Locate each line in the records containing "well". Copy it.
--------
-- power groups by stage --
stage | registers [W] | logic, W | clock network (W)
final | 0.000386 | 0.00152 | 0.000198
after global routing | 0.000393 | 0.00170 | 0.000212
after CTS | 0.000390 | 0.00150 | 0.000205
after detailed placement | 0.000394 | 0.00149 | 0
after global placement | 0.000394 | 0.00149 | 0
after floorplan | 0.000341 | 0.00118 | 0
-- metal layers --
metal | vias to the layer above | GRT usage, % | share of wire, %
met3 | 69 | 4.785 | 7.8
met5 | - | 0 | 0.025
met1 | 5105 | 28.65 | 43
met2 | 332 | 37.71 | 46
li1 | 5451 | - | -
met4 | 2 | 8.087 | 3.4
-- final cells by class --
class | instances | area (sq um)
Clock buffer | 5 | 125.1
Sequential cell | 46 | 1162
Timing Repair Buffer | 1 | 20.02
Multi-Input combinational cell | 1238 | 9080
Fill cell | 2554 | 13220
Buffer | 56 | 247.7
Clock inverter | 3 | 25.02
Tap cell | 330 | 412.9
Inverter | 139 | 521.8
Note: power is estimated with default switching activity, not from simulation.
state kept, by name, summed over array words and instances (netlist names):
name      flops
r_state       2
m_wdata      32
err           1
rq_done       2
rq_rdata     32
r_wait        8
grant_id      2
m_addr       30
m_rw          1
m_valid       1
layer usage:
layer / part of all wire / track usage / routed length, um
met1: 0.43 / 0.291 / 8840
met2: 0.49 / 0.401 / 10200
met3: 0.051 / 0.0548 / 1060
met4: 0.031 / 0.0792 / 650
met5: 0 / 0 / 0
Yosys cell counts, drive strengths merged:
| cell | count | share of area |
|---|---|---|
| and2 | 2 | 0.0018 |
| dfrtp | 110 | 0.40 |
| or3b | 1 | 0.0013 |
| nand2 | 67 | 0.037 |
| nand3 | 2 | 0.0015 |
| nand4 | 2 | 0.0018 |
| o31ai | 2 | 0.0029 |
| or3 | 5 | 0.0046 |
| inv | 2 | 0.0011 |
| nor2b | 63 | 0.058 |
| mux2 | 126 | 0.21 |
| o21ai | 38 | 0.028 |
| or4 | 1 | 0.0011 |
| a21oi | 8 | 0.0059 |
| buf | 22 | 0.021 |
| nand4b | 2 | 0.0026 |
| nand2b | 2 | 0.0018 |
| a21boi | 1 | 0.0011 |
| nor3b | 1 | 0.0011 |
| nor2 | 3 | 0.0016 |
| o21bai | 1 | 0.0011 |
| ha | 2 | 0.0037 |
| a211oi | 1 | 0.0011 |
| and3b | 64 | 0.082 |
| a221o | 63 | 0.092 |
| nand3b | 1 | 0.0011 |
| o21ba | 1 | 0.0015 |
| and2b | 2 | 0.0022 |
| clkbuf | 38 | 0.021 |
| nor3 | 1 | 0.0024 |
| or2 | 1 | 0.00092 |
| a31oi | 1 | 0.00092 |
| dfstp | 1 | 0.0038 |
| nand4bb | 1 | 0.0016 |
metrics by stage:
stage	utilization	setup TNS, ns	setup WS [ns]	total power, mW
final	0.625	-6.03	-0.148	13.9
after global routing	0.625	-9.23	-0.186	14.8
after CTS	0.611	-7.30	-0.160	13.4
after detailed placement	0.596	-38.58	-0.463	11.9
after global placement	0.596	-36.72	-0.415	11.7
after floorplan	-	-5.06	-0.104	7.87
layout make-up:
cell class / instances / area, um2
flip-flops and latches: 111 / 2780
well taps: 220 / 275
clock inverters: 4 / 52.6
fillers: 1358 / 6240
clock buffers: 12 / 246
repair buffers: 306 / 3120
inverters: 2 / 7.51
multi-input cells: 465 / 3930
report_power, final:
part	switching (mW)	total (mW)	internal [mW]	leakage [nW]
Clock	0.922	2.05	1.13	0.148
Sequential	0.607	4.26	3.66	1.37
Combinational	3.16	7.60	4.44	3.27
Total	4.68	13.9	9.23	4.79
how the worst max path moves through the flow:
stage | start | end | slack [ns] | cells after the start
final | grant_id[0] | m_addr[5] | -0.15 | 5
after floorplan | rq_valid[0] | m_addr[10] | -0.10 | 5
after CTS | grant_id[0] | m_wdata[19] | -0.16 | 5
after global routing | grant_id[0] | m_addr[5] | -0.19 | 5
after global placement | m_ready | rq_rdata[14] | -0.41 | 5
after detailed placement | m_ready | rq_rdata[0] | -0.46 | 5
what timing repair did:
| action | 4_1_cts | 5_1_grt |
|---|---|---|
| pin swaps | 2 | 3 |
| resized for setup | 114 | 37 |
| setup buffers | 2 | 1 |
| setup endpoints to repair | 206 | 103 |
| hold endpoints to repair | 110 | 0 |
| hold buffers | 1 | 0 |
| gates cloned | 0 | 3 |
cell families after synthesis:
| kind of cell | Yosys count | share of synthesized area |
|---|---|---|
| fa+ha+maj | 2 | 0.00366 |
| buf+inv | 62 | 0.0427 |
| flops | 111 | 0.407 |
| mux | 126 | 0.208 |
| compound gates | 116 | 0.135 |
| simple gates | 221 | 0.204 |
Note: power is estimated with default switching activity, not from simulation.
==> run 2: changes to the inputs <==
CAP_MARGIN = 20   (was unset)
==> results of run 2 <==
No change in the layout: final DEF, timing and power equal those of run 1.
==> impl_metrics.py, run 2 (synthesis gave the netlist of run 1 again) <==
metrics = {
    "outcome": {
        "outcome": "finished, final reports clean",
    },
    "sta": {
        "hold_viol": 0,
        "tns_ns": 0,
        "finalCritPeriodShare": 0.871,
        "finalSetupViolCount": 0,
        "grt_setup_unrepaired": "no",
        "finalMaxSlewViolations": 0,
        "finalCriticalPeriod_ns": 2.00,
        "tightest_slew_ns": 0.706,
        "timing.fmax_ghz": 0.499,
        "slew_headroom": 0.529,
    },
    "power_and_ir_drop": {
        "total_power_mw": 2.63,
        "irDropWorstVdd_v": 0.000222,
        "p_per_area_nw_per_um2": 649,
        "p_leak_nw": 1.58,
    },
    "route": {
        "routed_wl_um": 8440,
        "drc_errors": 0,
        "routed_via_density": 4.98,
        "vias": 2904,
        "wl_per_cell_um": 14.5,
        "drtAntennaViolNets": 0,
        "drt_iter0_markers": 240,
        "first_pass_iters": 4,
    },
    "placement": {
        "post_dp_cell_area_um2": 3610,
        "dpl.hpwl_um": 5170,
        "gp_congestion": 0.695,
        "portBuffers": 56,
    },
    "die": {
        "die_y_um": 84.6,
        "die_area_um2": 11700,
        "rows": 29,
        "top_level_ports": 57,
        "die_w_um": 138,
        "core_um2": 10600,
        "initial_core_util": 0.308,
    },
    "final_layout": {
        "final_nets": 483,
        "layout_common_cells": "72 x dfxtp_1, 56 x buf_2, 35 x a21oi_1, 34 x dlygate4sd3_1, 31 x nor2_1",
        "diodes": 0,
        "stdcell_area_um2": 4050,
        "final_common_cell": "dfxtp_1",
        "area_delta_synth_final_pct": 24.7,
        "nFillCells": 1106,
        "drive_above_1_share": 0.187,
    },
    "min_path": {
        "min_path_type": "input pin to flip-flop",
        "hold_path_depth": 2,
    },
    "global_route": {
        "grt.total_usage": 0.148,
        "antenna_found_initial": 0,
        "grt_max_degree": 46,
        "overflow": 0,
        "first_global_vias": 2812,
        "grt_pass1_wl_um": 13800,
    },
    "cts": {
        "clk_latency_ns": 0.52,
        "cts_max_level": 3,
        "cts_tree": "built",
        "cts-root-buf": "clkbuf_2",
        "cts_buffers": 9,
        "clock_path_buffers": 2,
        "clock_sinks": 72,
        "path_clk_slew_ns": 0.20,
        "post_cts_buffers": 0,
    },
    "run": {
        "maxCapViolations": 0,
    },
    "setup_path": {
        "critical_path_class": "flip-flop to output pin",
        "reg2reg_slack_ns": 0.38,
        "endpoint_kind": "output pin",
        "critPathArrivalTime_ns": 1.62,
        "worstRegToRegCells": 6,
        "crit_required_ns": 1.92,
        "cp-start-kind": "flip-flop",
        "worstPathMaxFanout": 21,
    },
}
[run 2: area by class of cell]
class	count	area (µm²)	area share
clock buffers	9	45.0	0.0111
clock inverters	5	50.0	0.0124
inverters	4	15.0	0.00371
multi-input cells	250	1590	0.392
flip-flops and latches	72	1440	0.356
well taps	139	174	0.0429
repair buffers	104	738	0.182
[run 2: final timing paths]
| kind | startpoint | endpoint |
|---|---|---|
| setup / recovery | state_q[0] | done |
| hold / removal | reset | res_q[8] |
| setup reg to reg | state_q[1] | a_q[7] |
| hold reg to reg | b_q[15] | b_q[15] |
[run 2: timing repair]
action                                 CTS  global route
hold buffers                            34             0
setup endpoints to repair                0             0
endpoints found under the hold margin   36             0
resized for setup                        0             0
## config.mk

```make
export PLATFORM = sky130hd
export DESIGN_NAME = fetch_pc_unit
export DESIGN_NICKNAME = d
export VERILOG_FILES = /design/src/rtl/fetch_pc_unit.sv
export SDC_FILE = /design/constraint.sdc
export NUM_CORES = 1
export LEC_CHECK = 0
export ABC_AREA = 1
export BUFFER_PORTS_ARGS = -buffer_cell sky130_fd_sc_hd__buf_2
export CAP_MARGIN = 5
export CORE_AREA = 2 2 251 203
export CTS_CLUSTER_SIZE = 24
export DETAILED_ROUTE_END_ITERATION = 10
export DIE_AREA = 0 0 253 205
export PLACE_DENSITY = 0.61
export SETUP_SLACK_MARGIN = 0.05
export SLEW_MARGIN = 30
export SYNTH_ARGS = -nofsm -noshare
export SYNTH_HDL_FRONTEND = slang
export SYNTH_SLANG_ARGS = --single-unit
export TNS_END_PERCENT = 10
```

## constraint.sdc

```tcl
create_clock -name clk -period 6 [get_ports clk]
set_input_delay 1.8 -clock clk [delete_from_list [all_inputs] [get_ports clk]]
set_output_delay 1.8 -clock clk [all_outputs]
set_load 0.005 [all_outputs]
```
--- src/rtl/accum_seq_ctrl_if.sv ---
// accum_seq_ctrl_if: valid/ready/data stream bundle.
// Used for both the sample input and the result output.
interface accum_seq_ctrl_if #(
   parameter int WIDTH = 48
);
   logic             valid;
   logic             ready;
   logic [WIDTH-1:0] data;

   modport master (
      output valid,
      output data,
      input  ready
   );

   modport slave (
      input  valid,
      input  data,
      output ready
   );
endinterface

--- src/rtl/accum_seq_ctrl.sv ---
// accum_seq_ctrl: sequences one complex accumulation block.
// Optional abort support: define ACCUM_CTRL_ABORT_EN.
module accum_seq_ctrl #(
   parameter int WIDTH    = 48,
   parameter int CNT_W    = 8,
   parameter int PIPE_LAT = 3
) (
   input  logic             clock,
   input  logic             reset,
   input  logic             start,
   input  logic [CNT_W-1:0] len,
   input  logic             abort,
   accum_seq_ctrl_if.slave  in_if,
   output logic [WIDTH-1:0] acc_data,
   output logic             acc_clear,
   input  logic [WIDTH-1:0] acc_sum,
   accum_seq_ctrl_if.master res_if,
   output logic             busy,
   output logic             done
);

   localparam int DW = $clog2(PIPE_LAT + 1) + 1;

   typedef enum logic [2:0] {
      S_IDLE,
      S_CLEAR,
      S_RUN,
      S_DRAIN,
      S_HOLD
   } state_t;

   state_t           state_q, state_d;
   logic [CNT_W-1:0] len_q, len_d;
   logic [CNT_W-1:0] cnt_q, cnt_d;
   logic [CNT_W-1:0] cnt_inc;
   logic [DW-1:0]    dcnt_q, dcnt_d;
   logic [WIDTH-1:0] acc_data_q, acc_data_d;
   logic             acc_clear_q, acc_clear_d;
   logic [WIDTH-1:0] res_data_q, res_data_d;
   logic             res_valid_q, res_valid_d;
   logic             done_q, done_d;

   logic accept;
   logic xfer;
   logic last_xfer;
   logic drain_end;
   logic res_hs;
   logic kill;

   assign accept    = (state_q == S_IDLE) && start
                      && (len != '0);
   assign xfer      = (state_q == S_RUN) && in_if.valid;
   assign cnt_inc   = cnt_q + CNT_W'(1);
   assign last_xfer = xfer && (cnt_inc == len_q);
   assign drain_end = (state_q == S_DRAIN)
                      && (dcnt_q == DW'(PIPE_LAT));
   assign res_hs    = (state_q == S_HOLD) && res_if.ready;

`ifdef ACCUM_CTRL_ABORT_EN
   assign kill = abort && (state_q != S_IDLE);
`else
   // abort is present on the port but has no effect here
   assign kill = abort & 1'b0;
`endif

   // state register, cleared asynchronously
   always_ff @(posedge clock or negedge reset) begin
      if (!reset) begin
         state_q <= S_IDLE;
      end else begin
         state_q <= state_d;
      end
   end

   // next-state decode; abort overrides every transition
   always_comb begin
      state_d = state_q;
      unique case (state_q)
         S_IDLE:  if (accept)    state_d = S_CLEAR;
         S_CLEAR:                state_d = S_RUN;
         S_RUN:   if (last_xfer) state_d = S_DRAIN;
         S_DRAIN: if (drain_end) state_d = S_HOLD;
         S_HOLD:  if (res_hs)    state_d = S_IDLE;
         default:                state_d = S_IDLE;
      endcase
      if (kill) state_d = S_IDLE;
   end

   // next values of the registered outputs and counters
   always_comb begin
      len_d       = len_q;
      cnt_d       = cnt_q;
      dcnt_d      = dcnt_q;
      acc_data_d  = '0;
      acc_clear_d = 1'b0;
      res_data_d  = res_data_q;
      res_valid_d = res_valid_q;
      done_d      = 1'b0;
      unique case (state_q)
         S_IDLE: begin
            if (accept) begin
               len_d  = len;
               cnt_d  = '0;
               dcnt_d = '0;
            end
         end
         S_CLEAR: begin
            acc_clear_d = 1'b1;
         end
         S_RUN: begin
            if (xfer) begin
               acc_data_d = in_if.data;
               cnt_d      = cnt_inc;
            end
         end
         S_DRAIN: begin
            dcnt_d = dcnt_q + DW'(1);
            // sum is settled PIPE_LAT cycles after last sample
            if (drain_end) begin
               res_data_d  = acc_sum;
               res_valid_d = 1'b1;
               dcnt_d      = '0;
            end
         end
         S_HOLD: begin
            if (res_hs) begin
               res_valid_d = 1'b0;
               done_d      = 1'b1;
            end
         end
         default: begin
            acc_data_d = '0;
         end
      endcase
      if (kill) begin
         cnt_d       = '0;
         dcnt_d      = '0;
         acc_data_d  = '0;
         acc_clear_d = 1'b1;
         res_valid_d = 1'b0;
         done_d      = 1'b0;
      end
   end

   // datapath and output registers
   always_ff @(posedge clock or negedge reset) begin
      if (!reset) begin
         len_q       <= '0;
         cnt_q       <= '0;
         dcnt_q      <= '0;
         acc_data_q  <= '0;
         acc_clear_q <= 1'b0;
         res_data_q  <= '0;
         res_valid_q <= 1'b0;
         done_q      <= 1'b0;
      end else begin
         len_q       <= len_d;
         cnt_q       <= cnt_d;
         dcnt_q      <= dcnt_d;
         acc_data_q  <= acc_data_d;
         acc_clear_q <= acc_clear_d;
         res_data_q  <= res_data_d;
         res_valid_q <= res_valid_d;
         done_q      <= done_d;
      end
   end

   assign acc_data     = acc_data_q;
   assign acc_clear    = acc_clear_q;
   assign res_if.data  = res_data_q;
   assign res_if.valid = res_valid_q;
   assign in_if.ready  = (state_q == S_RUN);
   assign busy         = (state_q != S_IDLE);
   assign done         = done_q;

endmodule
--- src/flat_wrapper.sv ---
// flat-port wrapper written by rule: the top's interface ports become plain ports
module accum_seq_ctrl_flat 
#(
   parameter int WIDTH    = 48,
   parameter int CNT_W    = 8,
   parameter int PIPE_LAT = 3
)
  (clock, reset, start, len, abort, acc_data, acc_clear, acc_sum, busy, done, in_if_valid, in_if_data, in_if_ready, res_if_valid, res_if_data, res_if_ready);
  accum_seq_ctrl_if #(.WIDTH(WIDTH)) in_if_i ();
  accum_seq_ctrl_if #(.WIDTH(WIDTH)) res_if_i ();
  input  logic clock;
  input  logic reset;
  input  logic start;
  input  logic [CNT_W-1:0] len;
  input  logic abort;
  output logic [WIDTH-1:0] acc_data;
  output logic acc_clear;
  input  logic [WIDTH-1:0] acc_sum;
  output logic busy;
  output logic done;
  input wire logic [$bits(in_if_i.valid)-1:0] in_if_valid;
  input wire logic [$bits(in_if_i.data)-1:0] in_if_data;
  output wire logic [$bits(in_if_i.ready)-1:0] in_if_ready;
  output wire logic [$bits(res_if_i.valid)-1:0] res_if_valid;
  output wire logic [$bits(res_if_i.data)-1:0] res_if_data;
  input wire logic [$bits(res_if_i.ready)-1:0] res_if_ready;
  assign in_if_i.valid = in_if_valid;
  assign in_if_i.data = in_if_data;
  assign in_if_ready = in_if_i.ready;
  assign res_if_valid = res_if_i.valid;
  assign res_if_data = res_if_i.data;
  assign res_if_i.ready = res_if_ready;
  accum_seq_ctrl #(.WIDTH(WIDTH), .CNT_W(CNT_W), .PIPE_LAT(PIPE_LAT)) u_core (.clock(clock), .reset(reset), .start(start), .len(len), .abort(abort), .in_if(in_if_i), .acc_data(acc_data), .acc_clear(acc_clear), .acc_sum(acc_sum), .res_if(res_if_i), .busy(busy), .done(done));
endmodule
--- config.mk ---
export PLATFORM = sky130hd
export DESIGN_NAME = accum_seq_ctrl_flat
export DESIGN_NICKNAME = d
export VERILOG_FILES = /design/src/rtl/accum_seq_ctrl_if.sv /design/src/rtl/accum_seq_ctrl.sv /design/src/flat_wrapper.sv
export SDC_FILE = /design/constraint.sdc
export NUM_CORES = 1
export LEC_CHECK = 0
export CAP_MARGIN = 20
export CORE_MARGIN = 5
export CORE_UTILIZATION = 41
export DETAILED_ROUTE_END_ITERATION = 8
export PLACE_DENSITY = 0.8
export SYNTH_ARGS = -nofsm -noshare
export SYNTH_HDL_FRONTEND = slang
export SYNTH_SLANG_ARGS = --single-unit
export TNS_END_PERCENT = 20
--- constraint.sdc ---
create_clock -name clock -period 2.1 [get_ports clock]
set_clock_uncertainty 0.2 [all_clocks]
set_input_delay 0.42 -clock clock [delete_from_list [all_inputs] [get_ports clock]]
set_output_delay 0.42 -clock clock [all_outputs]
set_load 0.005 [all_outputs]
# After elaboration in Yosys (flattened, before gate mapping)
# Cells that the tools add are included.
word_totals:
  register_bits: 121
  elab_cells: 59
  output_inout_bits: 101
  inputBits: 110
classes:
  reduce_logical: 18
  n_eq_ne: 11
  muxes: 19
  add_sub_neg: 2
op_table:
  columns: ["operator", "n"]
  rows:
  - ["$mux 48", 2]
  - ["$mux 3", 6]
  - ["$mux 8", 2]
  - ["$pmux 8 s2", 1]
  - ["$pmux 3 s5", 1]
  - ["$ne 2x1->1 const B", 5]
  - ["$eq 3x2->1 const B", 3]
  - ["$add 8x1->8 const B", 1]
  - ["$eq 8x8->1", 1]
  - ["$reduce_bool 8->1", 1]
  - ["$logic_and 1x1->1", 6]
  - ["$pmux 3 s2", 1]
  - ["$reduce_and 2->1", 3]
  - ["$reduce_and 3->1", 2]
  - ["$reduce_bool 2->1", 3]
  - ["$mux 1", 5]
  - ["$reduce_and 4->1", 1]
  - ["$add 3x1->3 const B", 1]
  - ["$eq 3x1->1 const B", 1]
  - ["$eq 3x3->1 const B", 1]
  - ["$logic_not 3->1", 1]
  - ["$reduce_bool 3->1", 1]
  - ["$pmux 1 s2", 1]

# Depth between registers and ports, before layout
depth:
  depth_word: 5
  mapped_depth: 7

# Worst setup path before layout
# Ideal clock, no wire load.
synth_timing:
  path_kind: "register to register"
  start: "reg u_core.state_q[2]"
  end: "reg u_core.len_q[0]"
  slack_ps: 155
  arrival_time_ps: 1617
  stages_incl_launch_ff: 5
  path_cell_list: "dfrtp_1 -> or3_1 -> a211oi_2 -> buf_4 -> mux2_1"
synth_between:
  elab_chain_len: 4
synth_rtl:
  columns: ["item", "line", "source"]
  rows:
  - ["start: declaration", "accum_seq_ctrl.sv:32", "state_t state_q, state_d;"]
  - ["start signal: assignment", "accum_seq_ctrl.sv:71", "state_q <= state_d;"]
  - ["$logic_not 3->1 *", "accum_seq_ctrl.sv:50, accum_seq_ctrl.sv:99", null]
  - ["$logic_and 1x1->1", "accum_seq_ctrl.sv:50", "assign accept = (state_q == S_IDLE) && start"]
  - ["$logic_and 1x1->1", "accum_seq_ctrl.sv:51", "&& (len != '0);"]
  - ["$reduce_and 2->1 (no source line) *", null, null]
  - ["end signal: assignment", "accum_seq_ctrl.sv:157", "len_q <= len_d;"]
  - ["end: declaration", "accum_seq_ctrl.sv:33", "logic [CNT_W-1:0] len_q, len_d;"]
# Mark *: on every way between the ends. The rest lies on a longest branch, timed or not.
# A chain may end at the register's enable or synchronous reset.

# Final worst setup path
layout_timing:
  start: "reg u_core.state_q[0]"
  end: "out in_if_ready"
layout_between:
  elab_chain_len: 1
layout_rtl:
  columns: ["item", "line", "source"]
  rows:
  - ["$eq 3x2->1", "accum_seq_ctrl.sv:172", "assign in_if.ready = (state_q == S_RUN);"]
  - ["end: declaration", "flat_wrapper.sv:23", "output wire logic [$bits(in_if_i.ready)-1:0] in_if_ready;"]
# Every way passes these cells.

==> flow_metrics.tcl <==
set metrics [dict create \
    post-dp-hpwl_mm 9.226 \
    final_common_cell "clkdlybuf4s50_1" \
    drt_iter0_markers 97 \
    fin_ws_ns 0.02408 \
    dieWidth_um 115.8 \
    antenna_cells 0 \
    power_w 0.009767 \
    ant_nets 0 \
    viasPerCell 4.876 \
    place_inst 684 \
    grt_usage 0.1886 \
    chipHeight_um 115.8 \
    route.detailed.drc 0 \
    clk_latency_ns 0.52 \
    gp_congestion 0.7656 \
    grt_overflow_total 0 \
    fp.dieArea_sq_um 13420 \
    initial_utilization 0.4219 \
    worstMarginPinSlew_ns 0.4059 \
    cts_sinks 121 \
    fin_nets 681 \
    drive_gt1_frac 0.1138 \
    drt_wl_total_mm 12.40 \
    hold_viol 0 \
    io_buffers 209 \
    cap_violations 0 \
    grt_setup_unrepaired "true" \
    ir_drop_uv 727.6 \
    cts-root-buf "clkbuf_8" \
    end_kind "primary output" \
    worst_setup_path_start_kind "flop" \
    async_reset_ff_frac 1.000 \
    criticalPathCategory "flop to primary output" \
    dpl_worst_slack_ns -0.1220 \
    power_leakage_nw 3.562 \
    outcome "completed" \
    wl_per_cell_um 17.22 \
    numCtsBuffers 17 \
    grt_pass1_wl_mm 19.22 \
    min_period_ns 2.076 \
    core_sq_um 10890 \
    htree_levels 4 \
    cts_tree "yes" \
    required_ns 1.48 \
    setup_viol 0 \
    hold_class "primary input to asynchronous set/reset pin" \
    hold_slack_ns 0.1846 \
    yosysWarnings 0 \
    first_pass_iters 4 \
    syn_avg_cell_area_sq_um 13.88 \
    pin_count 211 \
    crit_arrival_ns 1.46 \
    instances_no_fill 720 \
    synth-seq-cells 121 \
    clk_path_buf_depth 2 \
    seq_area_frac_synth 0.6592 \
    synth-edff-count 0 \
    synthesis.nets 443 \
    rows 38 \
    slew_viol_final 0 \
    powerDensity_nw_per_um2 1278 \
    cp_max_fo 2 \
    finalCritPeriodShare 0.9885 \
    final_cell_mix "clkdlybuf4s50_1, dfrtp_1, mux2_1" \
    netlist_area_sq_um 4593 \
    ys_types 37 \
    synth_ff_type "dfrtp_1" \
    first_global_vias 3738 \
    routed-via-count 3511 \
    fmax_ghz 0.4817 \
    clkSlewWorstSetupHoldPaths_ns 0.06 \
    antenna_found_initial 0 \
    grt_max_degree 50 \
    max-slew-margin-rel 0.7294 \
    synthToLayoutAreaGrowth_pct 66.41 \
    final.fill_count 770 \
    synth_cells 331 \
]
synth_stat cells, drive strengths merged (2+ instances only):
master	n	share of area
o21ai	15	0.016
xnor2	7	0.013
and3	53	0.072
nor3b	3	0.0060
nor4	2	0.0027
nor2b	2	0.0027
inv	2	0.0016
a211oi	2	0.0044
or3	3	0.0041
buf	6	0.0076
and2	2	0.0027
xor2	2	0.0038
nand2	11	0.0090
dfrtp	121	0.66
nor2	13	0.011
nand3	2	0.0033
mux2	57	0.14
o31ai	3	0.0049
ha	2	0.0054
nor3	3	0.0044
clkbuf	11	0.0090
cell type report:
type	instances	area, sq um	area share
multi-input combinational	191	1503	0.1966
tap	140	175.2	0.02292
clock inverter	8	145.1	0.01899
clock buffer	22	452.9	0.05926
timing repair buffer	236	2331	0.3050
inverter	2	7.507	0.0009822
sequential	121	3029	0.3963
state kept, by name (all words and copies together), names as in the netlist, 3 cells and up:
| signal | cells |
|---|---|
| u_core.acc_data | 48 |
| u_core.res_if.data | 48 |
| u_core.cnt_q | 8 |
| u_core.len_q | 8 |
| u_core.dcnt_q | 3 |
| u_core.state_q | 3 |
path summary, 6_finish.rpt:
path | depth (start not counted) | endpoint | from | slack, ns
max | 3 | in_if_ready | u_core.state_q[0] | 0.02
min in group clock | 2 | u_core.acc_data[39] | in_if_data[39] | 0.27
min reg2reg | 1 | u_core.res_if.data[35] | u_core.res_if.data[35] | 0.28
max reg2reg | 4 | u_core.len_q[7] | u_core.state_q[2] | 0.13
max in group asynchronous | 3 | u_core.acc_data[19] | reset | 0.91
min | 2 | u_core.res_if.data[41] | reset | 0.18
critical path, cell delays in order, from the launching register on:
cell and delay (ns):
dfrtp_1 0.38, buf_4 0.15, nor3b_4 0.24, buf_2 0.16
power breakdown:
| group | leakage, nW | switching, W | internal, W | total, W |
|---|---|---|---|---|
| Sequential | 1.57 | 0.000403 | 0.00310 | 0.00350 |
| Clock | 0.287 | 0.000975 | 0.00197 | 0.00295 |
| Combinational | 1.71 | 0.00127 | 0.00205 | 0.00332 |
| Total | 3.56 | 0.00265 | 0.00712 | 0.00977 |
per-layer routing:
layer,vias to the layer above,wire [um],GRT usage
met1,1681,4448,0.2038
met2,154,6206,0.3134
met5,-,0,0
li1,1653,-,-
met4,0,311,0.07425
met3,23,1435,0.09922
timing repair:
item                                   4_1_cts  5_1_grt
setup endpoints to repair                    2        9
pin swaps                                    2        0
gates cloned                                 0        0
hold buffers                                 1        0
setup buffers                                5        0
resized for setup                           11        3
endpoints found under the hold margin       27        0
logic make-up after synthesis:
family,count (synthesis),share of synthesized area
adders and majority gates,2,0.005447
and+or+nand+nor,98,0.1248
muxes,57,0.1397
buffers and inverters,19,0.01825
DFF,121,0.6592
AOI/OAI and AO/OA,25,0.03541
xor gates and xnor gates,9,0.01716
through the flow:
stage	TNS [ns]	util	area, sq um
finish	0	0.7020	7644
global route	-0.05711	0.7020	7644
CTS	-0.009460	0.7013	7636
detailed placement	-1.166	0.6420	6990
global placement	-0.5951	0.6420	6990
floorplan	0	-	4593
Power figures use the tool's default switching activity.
--------
● Expected output
well taps: 220 / 275
well taps	139	174	0.0429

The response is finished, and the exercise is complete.